— Problem to solve —
Take the line containing "finish: 7025 / 69.28 / 5442 / 268.6 / 43860" as the first and the last line of the records below as the end, and please set down only what lies between them exactly, both ends included.

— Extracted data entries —
**src/sv/pbfs_pkg.sv**
```systemverilog
// Shared constants, types and register codes for the periodic B-spline flow scale block.
package pbfs_pkg;

  localparam int FRAC_BITS = 16;          // fraction bits of one basis weight
  localparam int NUM_KNOTS = 4;
  localparam int PHASE_W   = 17;
  localparam int OUT_W     = 18;
  localparam int GAIN_W    = 16;
  localparam int KNOT_STEP = 16384;
  localparam int INT_FRAC  = 48;          // fraction bits of six times the basis
  localparam int DSH       = INT_FRAC - FRAC_BITS;
  localparam int QW        = FRAC_BITS + 3;
  localparam int PW        = FRAC_BITS + GAIN_W;
  localparam int AW        = FRAC_BITS + 18;
  localparam int RSH       = FRAC_BITS - 2;
  localparam int LATENCY   = 8;

  localparam logic [PHASE_W-1:0] PHASE_ONE  = PHASE_W'(65536);
  localparam logic [OUT_W-1:0]   OUT_MAX    = OUT_W'(131072);
  localparam logic [GAIN_W-1:0]  GAIN_RESET = GAIN_W'(16384);

  // ceil(2^(FRAC_BITS+3) / 3): exact floor division by three for values below 2^(FRAC_BITS+2)
  localparam logic [FRAC_BITS+1:0] RECIP =
    (FRAC_BITS+2)'(((64'd1 << (FRAC_BITS + 3)) + 64'd2) / 64'd3);

  typedef enum logic [1:0] {
    REG_GAIN_ONE,
    REG_GAIN_TWO,
    REG_GAIN_THREE,
    REG_GAIN_FOUR
  } reg_idx_t;

  // Folded spline argument of one knot: inner segments use the middle polynomial
  typedef struct packed {
    logic [16:0] x;
    logic        outer;
    logic        zero;
  } lane_t;

  typedef lane_t [NUM_KNOTS-1:0] lane_arr_t;
  typedef logic [NUM_KNOTS-1:0][GAIN_W-1:0] gain_arr_t;
  typedef logic [NUM_KNOTS-1:0][FRAC_BITS-1:0] weight_arr_t;

endpackage

```
**src/sv/pbfs_basis.sv**
```systemverilog
// Five-stage basis lane: square, cube, polynomial, scale to weight, divide by six.
module pbfs_basis (
  input  logic                              clk,
  input  pbfs_pkg::lane_t                   lane,
  output logic [pbfs_pkg::FRAC_BITS-1:0]    weight
);

  localparam int FB = pbfs_pkg::FRAC_BITS;
  localparam int MW = 2 * FB + 4;

  // square stage
  logic [16:0] x_s2;
  logic        outer_s2;
  logic        zero_s2;
  logic [32:0] sq_s2;
  // cube stage
  logic [16:0] x_s3;
  logic        outer_s3;
  logic        zero_s3;
  logic [32:0] sq_s3;
  logic [48:0] cube_s3;
  // polynomial terms
  logic [51:0] t0_s4;
  logic [51:0] t1_s4;
  logic        zero_s4;
  // six times the weight, rounded
  logic [pbfs_pkg::QW-1:0] q_s5;

  logic [32:0]  xe;
  logic [49:0]  cube_full;
  logic [51:0]  t0_next;
  logic [51:0]  t1_next;
  logic [51:0]  sum;
  logic [MW-1:0] div_full;

  assign xe        = 33'(lane.x);
  assign cube_full = 50'(sq_s2) * 50'(x_s2);

  always_comb begin
    logic [51:0] x1w;
    logic [51:0] x2w;
    logic [51:0] x3w;
    logic [51:0] rnd;
    x1w = 52'(x_s3);
    x2w = 52'(sq_s3);
    x3w = 52'(cube_s3);
    rnd = 52'(3) << pbfs_pkg::DSH;
    if (outer_s3) begin
      t1_next = x3w;
      t0_next = rnd;
    end else begin
      // 1 + 3x + 3x^2 - 3x^3, modulo 2^52; the true value is never negative
      t1_next = (((x2w << 1) + x2w) << 16) - ((x3w << 1) + x3w);
      t0_next = (52'(1) << 48) + (((x1w << 1) + x1w) << 32) + rnd;
    end
  end

  assign sum      = t0_s4 + t1_s4;
  assign div_full = MW'(q_s5[pbfs_pkg::QW-1:1]) * MW'(pbfs_pkg::RECIP);

  always_ff @(posedge clk) begin
    x_s2     <= lane.x;
    outer_s2 <= lane.outer;
    zero_s2  <= lane.zero;
    sq_s2    <= xe * xe;

    x_s3     <= x_s2;
    outer_s3 <= outer_s2;
    zero_s3  <= zero_s2;
    sq_s3    <= sq_s2;
    cube_s3  <= cube_full[48:0];

    t0_s4    <= t0_next;
    t1_s4    <= t1_next;
    zero_s4  <= zero_s3;

    q_s5     <= zero_s4 ? '0 : sum[pbfs_pkg::DSH +: pbfs_pkg::QW];

    // divide by six: drop one bit, then multiply by the reciprocal of three
    weight   <= div_full[FB+3 +: FB];
  end

endmodule

```
**config.mk**
```make
export PLATFORM = sky130hd
export DESIGN_NAME = pbfs_basis
export DESIGN_NICKNAME = d
export VERILOG_FILES = /design/src/sv/pbfs_pkg.sv /design/src/sv/pbfs_basis.sv
export SDC_FILE = /design/constraint.sdc
export NUM_CORES = 2
export LEC_CHECK = 0
export BUFFER_PORTS_ARGS = -buffer_cell sky130_fd_sc_hd__buf_4
export CAP_MARGIN = 10
export CORE_UTILIZATION = 65
export CTS_CLUSTER_SIZE = 28
export DETAILED_ROUTE_END_ITERATION = 8
export PLACE_DENSITY_LB_ADDON = 0.25
export SLEW_MARGIN = 40
export SYNTH_ARGS = -nofsm -noshare
export SYNTH_HDL_FRONTEND = slang
export SYNTH_SLANG_ARGS = --single-unit
```
**constraint.sdc**
```tcl
create_clock -name clk -period 18.4 [get_ports clk]
set_clock_uncertainty 0.05 [all_clocks]
set_input_delay 5.52 -clock clk [delete_from_list [all_inputs] [get_ports clk]]
set_output_delay 5.52 -clock clk [all_outputs]
set_load 0.02 [all_outputs]
```
==> reports/results.ini <==
[die]
initial_utilization_pct=65.93
design.core.area_um2=63310
ios=36
rows=92
die_h_um=255.4
die_area_um2=65230
die_width_um=255.4

[drt]
drt-initial-drc-count=1575
wl_um=94770
drt_pass1_iterations=5
vias=30120
drt-wirelength-per-cell_um=17.41
drc=0
vias_per_cell=5.535
ant_nets=0

[synth]
synth_cell_types=72
synth_nets=5921
synthArstFlopShare_pct=0
synth_area_leaders=fa_1 (38%), ha_1 (15%), dfxtp_1 (11%)
avgSynthCellArea_um2=9.068
yosysWarningCount=0
synth_top_cell_area_share_pct=37.75
synth_top_cell_by_area=fa_1
ys_ff_latch=221
synth_area_um2=41740
synth_edf_count=0
ys_seq_area_share_pct=10.60
synth_most_common_cell=inv_1
ys.flop_type=dfxtp_1
synth_commonest_cells=inv_1 (1129), fa_1 (787), nand2_1 (517)
synthCells=4603

[cts]
cts_made_buffers=27
cts-root-buf=clkbuf_16
postCtsSetupBuffers=0
clk_pin_slew_ps=60
cts-resized-gates=0
cts_sinks=221
clock_latency_ps=590
htree_levels=1
cts_buffer_depth=3
cts_hold_repair.buffers=0
tritoncts=yes

[global_routing]
grt_max_degree=60
overflow=0
grt_pass1_wl_um=158000
grt_pass1_vias=32610
antenna_found_initial=2
grt_util_all_layers_pct=30.10

[placed_design]
hpwlAfterDp_um=73710
portBuffers=35
gp_congestion=0.9320

[critical_path]
path_cells=buf_4 > and2_1 > inv_1 > fa_1 > inv_1 > fa_1 > inv_1 > fa_1 > inv_1 > fa_1 > inv_1 > fa_1 > fa_1 > inv_1 > ha_1 > nand2_1 > nor2_1 > nand2_1 > o41ai_1 > o41ai_2 > o311ai_0 > a21oi_1 > xnor2_1
worstSetupEndpointType=flip-flop
start_kind=primary input
crit_type=primary input to flip-flop
critPathRequiredTime_ps=18810
cp_max_fo=18
critPathMaxStageDelay_ps=710
crit_arrival_ps=11780
cp_slowest_cell=o41ai_1

[final_layout]
fill_cells=5028
drive_above_1_share_pct=3.526
nets=5893
areaGrowthSynthToFinish_pct=5.081

[sta]
period_needed_ps=11370
tns_ps=0
hold_violations=0
finalSetupViolCount=0
rsz0062_at_grt=false
slew-limit-headroom_pct=37.75
max_freq_mhz=87.91
fin_crit_sh_pct=61.82
tightest_slew_ps=910.2
drv_slew=0

[job]
max_cap_violations=0

[min_path]
worstHoldPathType=flip-flop to flip-flop

[run_status]
status=completed

[routing by layer]
layer  global-route usage [%]  share of wire (%)  vias up
met3                    4.911                7.4      241
met5                        0              0.011        -
li1                         -                  -    14000
met4                    10.24                3.7        2
met2                    52.88                 49     1074
met1                    37.55                 40    14800
[cell families after synthesis]
family / count (synthesis) / synth area share, %
compound gates: 525 / 8.240
xor+xnor: 188 / 3.978
fa+ha+maj: 1298 / 53.06
buf+inv: 1252 / 11.26
flops: 221 / 10.60
mux: 4 / 0.1019
simple gates: 1115 / 12.76
[per-stage QoR]
stage / setup slack, ps / util, % / cells / hold slack, ps / instance area, µm²
finish: 7025 / 69.28 / 5442 / 268.6 / 43860
global placement: 6653 / 67.67 / 5391 / 260.9 / 42840
floorplan: 6990 / - / 4603 / 259.6 / 41740
detailed placement: 6472 / 67.74 / 5392 / 262.1 / 42880
CTS: 7073 / 69.25 / 5441 / 270.4 / 43850
global route: 6744 / 69.27 / 5441 / 275.2 / 43860
[placed cells by master (no fill, tap or decap), types with 8 or more instances in the layout]
cell type / instances
buf_4: 65
xor2_1: 71
fa_1: 787
a31oi_1: 12
nand4_1: 14
o21a_1: 29
a21o_1: 83
nor3_1: 32
inv_1: 1129
dfxtp_2: 23
clkbuf_16: 27
o21bai_1: 23
nand2_1: 517
nand2b_1: 23
and3_1: 23
nor2b_1: 29
ha_1: 511
a31o_2: 8
nor2_1: 119
nand3_1: 47
and2_1: 278
a21oi_1: 154
o21ai_0: 97
o211ai_1: 16
a211oi_1: 17
xnor2_1: 116
dfxtp_1: 194
[flip-flops by register name (all words and copies together) (netlist names)]
name / flops
sq_s2: 32
x_s2: 16
zero_s4: 1
outer_s3: 1
zero_s2: 1
q_s5: 18
sq_s3: 31
t0_s4: 19
x_s3: 16
zero_s3: 1
weight: 16
outer_s2: 1
t1_s4: 19
cube_s3: 49
[critical path: cells and delay by family]
kind            cells  cell delay, ps
compound gates      4            1490
simple gates        4             510
xor+xnor            1             150
buf+inv             7             540
fa+ha+maj           7            3550
[worst paths after layout]
kind / cells after the start / endpoint / slack [ps] / startpoint
worst max-delay path: 23 / sq_s2[31] / 7030 / lane[6]
worst min-delay path: 0 / zero_s4 / 270 / zero_s3
worst max register to register: 21 / cube_s3[48] / 11080 / sq_s2[16]
worst min register to register: 0 / zero_s4 / 270 / zero_s3
[layout make-up]
type | instances | area (µm²) | share of cell area (%)
inverters | 1129 | 4238 | 9.662
clock inverters | 12 | 178.9 | 0.4079
repair buffers | 66 | 515.5 | 1.175
multi-input cells | 3130 | 32620 | 74.36
clock buffers | 37 | 783.3 | 1.786
diodes | 1 | 2.502 | 0.005705
well taps | 846 | 1059 | 2.413
flip-flops and latches | 221 | 4468 | 10.19
Power is left out: the tool's default activity adds up to more than one toggle a clock period on the data nets, which glitch-free logic cannot reach.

— Your solution —
finish: 7025 / 69.28 / 5442 / 268.6 / 43860
global placement: 6653 / 67.67 / 5391 / 260.9 / 42840
floorplan: 6990 / - / 4603 / 259.6 / 41740
detailed placement: 6472 / 67.74 / 5392 / 262.1 / 42880
CTS: 7073 / 69.25 / 5441 / 270.4 / 43850
global route: 6744 / 69.27 / 5441 / 275.2 / 43860
[placed cells by master (no fill, tap or decap), types with 8 or more instances in the layout]
cell type / instances
buf_4: 65
xor2_1: 71
fa_1: 787
a31oi_1: 12
nand4_1: 14
o21a_1: 29
a21o_1: 83
nor3_1: 32
inv_1: 1129
dfxtp_2: 23
clkbuf_16: 27
o21bai_1: 23
nand2_1: 517
nand2b_1: 23
and3_1: 23
nor2b_1: 29
ha_1: 511
a31o_2: 8
nor2_1: 119
nand3_1: 47
and2_1: 278
a21oi_1: 154
o21ai_0: 97
o211ai_1: 16
a211oi_1: 17
xnor2_1: 116
dfxtp_1: 194
[flip-flops by register name (all words and copies together) (netlist names)]
name / flops
sq_s2: 32
x_s2: 16
zero_s4: 1
outer_s3: 1
zero_s2: 1
q_s5: 18
sq_s3: 31
t0_s4: 19
x_s3: 16
zero_s3: 1
weight: 16
outer_s2: 1
t1_s4: 19
cube_s3: 49
[critical path: cells and delay by family]
kind            cells  cell delay, ps
compound gates      4            1490
simple gates        4             510
xor+xnor            1             150
buf+inv             7             540
fa+ha+maj           7            3550
[worst paths after layout]
kind / cells after the start / endpoint / slack [ps] / startpoint
worst max-delay path: 23 / sq_s2[31] / 7030 / lane[6]
worst min-delay path: 0 / zero_s4 / 270 / zero_s3
worst max register to register: 21 / cube_s3[48] / 11080 / sq_s2[16]
worst min register to register: 0 / zero_s4 / 270 / zero_s3
[layout make-up]
type | instances | area (µm²) | share of cell area (%)
inverters | 1129 | 4238 | 9.662
clock inverters | 12 | 178.9 | 0.4079
repair buffers | 66 | 515.5 | 1.175
multi-input cells | 3130 | 32620 | 74.36
clock buffers | 37 | 783.3 | 1.786
diodes | 1 | 2.502 | 0.005705
well taps | 846 | 1059 | 2.413
flip-flops and latches | 221 | 4468 | 10.19
Power is left out: the tool's default activity adds up to more than one toggle a clock period on the data nets, which glitch-free logic cannot reach.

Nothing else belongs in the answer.